The letter was sent to Mau-Espirito and Hepa at a Lihue address that was on copies of certified letters the county received.
In fact, Trask said, there never was an institution called the Court of the Sovereign during the reign of the Hawaiian Kingdom. The kingdom’s court system included the Superior Court of Hawaii and the Supreme Court of the Kingdom of Hawaii.
Trask said the description of the activities of the “Court of the Sovereign” recycle terminology of white supremacist groups and contended that made up “common law courts” have no authority and exist “to intimidate both private citizens and governmental officials.” Such courts, and the fictional Court of the Sovereign, “have no authority to compel any action by anyone at all.”
Trask cited materials on racist groups maintained by the Southern Poverty Law Center, which tracks racist organizations as mirroring wording commonly used during the Coco Palms occupation. The letter drew no actual connection between the occupiers and such groups.
After a trial that spanned several weeks earlier this year, District Court Judge Michael Soong ruled that the Coco Palms occupiers had no legal right to occupy the property and gave them five days to vacate it. It was not for several weeks, however, that sheriff’s deputies and Kauai Police Department officers descended en masse and removed the occupiers.
On Thursday afternoon, no people were visible in the former encampment off Kuamoo Road in Wailua. Several tents and a portable toilet were still in place and two small pickup trucks were parked in the area the occupiers had used. The area remained largely unfenced and no security personnel were visible.
Trask also sent a memorandum to a variety of state officials “regarding legal information on general Native Hawaiian sovereignty claims.” The memo emphasized it was not a legal document in and of itself but had been prepared to try to respond to numerous questions about the Coco Palms occupation that have flooded the mayor’s and other county offices.
“The legal situation regarding Native Hawaiian sovereignty and self-determination is very complex and while Native Hawaiian people do enjoy certain state and federal constitutional rights and entitlements separate from the non-native population, they must as a political group nonetheless comply with county, state and federal laws like everyone else.”

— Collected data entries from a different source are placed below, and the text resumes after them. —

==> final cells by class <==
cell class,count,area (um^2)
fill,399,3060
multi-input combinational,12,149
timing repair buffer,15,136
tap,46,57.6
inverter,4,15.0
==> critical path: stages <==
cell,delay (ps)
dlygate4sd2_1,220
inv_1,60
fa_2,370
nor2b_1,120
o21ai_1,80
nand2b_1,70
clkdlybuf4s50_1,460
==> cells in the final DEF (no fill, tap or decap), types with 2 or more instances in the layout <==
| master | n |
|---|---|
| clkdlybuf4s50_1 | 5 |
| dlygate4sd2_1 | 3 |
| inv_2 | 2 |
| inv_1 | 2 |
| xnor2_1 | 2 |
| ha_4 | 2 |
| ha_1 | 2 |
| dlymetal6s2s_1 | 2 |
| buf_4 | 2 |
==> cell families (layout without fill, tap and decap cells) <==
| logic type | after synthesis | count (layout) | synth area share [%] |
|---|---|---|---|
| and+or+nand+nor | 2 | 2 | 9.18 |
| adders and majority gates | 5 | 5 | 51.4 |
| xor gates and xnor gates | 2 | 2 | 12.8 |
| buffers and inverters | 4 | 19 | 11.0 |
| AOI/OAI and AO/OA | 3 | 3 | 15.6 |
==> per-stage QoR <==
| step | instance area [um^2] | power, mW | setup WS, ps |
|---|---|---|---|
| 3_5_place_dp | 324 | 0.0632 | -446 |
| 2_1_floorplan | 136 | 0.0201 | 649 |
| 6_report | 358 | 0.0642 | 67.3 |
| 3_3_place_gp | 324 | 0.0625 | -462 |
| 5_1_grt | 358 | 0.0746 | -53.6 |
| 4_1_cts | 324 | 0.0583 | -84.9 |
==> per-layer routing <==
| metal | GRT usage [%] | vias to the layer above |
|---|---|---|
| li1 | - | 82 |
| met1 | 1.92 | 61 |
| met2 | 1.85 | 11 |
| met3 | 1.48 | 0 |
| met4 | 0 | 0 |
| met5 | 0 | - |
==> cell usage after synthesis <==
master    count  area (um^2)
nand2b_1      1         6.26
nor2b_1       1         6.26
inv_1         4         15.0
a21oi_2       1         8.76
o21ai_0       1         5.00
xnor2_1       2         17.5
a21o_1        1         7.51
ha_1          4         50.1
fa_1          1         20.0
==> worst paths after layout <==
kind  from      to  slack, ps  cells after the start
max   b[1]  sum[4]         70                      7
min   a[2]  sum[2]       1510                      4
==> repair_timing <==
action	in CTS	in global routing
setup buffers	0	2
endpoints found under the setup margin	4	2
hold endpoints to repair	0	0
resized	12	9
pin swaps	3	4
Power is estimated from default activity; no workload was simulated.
==> flow/design.v <==
module cla ( a, b, cin,sum,cout);
  parameter N=4;
  input  [N-1:0] a, b;
  input          cin;
  output [N-1:0] sum;
  output         cout;
  wire [N-1:0] p, g;
  wire [N:0]   c;
  assign p = a ^ b;
  assign g = a & b;
  assign c[0] = cin;
  genvar i;
  generate
    for(i=0; i<N; i=i+1) begin
      assign c[i+1] = g[i] | (p[i] & c[i]);
      assign sum[i] = p[i] ^ c[i];
    end
  endgenerate
  assign cout = c[N];
endmodule
==> flow/run.sh <==
#!/bin/bash
# OpenROAD 26Q1-2900-gdf79404cd8, Yosys 0.63+post, stock flow scripts
make -C /OpenROAD-flow-scripts/flow DESIGN_CONFIG=/design/flow/config.mk WORK_HOME=/design/flow/orfs finish
==> flow/config.mk <==
export PLATFORM = sky130hd
export DESIGN_NAME = cla
export DESIGN_NICKNAME = cla
export VERILOG_FILES = /design/flow/design.v
export SDC_FILE = /design/flow/constraint.sdc
export NUM_CORES = 4
export LEC_CHECK = 1
export CORE_AREA = 10 10 70 70
export DIE_AREA = 0 0 80 80
==> flow/constraint.sdc <==
current_design cla

set clk_period 3.8
set clk_io_pct 0.2

create_clock -name clk0 -period $clk_period

set non_clock_inputs [all_inputs -no_clocks]
set_input_delay [expr $clk_period * $clk_io_pct] -clock clk0 $non_clock_inputs
set_output_delay [expr $clk_period * $clk_io_pct] -clock clk0 [all_outputs]
==> flow_summary.yaml <==
# flow metrics
grt:
  met2_usage_pct: 2.17
  track_usage_pct: 1.39
  grt_util_met1_pct: 1.87
  grt_use_met3_pct: 0.568
  grt.busiest_layer: "met2"
  grt_start_max_net_pins: 2
  grt_pass1_vias: 149
  overflow: 0
  grt_pass1_wl_um: 703
  grt_antenna_before_repair: 0
finish:
  utilization_pct: 9.56
  flops: 0
  regArea_um2: 0
  syn_to_final_growth_pct: 178
  clock_buffer_count: 0
  fin_area_um2: 327
  drive_gt1_share_pct: 28.6
  logic_area_um2: 90.1
  fillers: 397
logic_synthesis:
  netlist_area_um2: 118
  simple_gate_share_pct: 0
  synth_cells: 14
  synth.avg_cell_area_um2: 8.40
  synth_xor_xnor_area_share_pct: 0
  ys_sh_mux_pct: 0
  yosys_area_um2: 118
  yosysWarningCount: 0
  topCombFamilyByArea: "adder cells"
  ys_seq_share_pct: 0
  top_area_share_pct: 68.1
  yosysCellCount: 14
  synth_cell_types: 2
  adder_share_pct: 68.1
  area_leaders: "fa_1 68%, inv_1 32%"
  synthAoiAreaFrac_pct: 0
  largest_area_cell: "fa_1"
route:
  vias: 135
  routed_via_density: 1.82
  first_pass_iters: 1
  drtIter0Drc: 0
  wirelength_um: 469
  ant_nets: 0
  wl_per_cell_um: 6.34
  antenna_cells: 0
  drc_errors: 0
run:
  warnings: 32
  drv_cap: 0
power_and_ir_drop:
  leakagePower_uw: 0.000140
  power-per-cell-area_nw_per_um2: 118
  irDropWorstVdd_mv: 0.0327
  power_uw: 38.4
place:
  io_buffer_count: 14
  hpwl_um: 461
  gp_congestion: 0.779
  place_area_um2: 315
setup_path:
  cp.required_ps: 3040
  crit_path_start_kind: "primary input"
  crit_path_cell_trace: "clkdlybuf4s50_1, inv_2, fa_2, inv_2, fa_2, fa_2, inv_2, fa_2, inv_1, dlygate4sd2_1"
  critPathKind: "primary input to primary output"
  cpPeakStageDelay_ps: 510
  critPathArrivalTime_ps: 2930
  path_common_cell: "fa_2"
  end_kind: "primary output"
  crit_path_top_delay_cell: "fa_2"
  critPathMaxFanout: 1
sta:
  fmax_mhz: 271
  tightest_slew_ps: 100
  hold_viol_final: 0
  tns_ps: 0
  min_period_over_period_pct: 97.1
  maxSlewViolCount: 0
  slew_headroom_pct: 93.3
  hold_slack_ps: 2330
  setup_viol: 0
  fin_crit_ps: 3690
  rsz0062_at_grt: "no"
floorplan:
  fp.dieH_um: 80
  fp.dieW_um: 80
  ioPinCount: 14
  core-area_um2: 3420
  chipArea_um2: 6400
  rows: 21
  initCoreUtil_pct: 3.44
worst_hold_path:
  hp-start: "b[3]"
  holdPathStages: 5
  hold_path.class: "primary input to primary output"
  min_to: "cout"
clocking:
  cts-hold-fix-buffers: 0
run_status:
  status: "finished, final reports clean"
kinds of logic (layout without fill, tap and decap cells):
| logic type | Yosys count | in the layout |
|---|---|---|
| buffers and inverters | 10 | 24 |
| adder cells (fa/ha/maj) | 4 | 4 |
through the flow:
stage,setup WS [ps],cells
2_1_floorplan,803,14
5_1_grt,20.6,74
4_1_cts,15.0,74
6_report,108,74
3_5_place_dp,-261,74
3_3_place_gp,-181,74
worst max-delay path by stage:
stage | endpoint | depth (start not counted) | start
4_1_cts | cout | 10 | b[0]
6_report | sum[3] | 10 | b[0]
5_1_grt | sum[3] | 10 | cin
routing by layer:
metal / share of wire (%) / vias to the layer above
met2: 35 / 13
met4: 0 / 0
met5: 0 / -
met1: 49 / 62
met3: 16 / 0
li1: - / 60
area by class of cell:
class	count	area share, %
multi-input combinational	4	27.6
tap	46	17.6
timing repair buffer	14	43.3
inverter	10	11.5
timing repair:
action	in CTS	in global routing
setup endpoints to repair	2	2
setup buffers	0	0
pin swaps	3	2
gates resized	9	1
cell usage in the layout (no fill, tap or decap), drive strengths merged:
| cell type | Yosys | final |
|---|---|---|
| inv | 10 | 10 |
| dlygate4sd2 | 0 | 1 |
| fa | 4 | 4 |
| clkdlybuf4s50 | 0 | 12 |
| dlymetal6s2s | 0 | 1 |
cell usage after synthesis, drive strengths merged:
| cell | number |
|---|---|
| inv | 10 |
| fa | 4 |
critical path, delay by kind of cell:
kind / cells / cell delay [ps]
adders and majority gates: 4 / 1270
buffers and inverters: 6 / 890
power breakdown:
group / switching [uW] / internal [uW]
logic: 11.8 / 26.7
clock network: 0 / 0
registers: 0 / 0
Power and IR drop assume default switching activity.
[/design/flow/design.v]
module FullAdd4(                	
    input [3:0] A, B,
    input Cin, 			
    output [3:0] Sum,
    output Cout);          	          	
	assign {Cout, Sum}= A + B + Cin;
endmodule  
[/design/flow/run.sh]
#!/bin/bash
# OpenROAD 26Q1-2900-gdf79404cd8, Yosys 0.63+post, stock flow scripts
make -C /OpenROAD-flow-scripts/flow DESIGN_CONFIG=/design/flow/config.mk WORK_HOME=/design/flow/orfs finish
## flow/config.mk

```make
export PLATFORM = sky130hd
export DESIGN_NAME = RAM128x32
export DESIGN_NICKNAME = RAM128x32
export VERILOG_FILES = /design/flow/design.v
export SDC_FILE = /design/flow/constraint.sdc
export NUM_CORES = 4
export LEC_CHECK = 1
export CORE_UTILIZATION = 40
```

## flow/constraint.sdc

```tcl
current_design RAM128x32

set clk_period 63.8
set clk_io_pct 0.2

create_clock -name clk0 -period $clk_period [get_ports {clk}]

set non_clock_inputs [all_inputs -no_clocks]
set_input_delay [expr $clk_period * $clk_io_pct] -clock clk0 $non_clock_inputs
set_output_delay [expr $clk_period * $clk_io_pct] -clock clk0 [all_outputs]
```

## flow/design.v

```verilog
module RAM128x32 #(
  parameter Data_width = 32,   
            Addr_width = 7   
  )
  (   
    input wire clk,
    input wire we,
    input wire [(Addr_width-1):0] address, 
    input wire [(Data_width-1):0] d,
    output wire [(Data_width-1):0] q
  );
reg [Data_width-1:0] array_reg[2**Addr_width-1:0];
always @(posedge clk)
	if(we) 
		array_reg[address] <= d;
assign q = array_reg[address];
endmodule
```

Trask has maintained a dialogue with Mau-Espirito and Hepa for several weeks. He said he made these connections in part because he, himself, as a young Native Hawaiian subscribed to the same beliefs in the surviving existence of the Hawaiian Kingdom as the
occupiers.
“The county accepts and pursues its legal obligations to Native Hawaiian people,” Trask said in an interview, with an objective to “take care of the emotions first. You have to enter into a dialogue accepting that they are people and they are OUR people.”
It was not clear what the next move by the former occupiers would be, if any. The notice sent to the mayor and county attorney has no legal validity and will be ignored, Trask said.
“The County of Kauai declines to recognize or comply with the demands in your notice,” his letter concluded.
The occupation of Coco Palms began in late 2016. Honolulu-based developers who seek to rebuild the resort, which was badly damaged in Hurricane Iniki in 1992, have said they plan to start construction in the next few months. No construction work has actually
begun.
Mau-Espirito and Hepa could not be reached for comment Thursday.